Final answer:
By converting the given dimensions and density to consistent units, we calculate that there are approximately 1,666,705.6 pounds of dry soil in the top 6 inches of an acre of soil with a bulk density of 1.3 g/cm^3.
Step-by-step explanation:
The question involves a calculation to find the amount of dry soil in the top 6 inches of an acre using the given bulk density and converting the units to pounds. To solve this, we first convert the depth from inches to feet and the bulk density from grams per cubic centimeter to pounds per cubic foot, then calculate the volume of soil and use the density to find the mass in pounds.

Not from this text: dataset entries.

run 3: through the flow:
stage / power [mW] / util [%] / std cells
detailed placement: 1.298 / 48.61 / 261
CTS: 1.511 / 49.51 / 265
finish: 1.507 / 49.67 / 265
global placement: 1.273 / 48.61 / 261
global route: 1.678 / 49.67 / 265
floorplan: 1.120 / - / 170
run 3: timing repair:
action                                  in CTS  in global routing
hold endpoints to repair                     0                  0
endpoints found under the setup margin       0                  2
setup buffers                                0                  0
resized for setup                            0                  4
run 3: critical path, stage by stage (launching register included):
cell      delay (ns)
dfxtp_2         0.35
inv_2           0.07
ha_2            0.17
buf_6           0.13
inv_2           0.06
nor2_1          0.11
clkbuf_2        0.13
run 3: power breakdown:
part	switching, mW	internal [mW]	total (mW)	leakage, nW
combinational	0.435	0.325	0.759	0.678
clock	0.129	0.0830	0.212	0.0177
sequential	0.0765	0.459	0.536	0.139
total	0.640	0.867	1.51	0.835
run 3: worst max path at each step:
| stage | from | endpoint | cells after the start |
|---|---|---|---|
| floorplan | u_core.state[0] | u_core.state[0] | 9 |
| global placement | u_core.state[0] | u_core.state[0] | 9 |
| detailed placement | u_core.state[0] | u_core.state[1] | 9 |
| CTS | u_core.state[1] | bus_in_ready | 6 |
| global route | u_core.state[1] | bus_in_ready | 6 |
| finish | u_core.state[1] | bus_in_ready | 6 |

First, convert 6 inches to feet: 6 inches = 0.5 feet. Then convert the bulk density: 1.3 g/cm3 is equal to 1.3 g/cm3 * (1/454 lb/g) * (2.54 cm/in)3 * (12 in/ft)3 = approximately 76.52 lb/ft3. Next, calculate the volume of soil covering an acre at 6 inches deep: 43,560 ft2 * 0.5 ft = 21,780 ft3.
Finally, multiply the volume by the bulk density to find the mass: 21,780 ft3 * 76.52 lb/ft3 = 1,666,705.6 lb. Therefore, there are approximately 1,666,705.6 pounds of dry soil in the top 6 inches of an acre of soil with a bulk density of 1.3 g/cm3.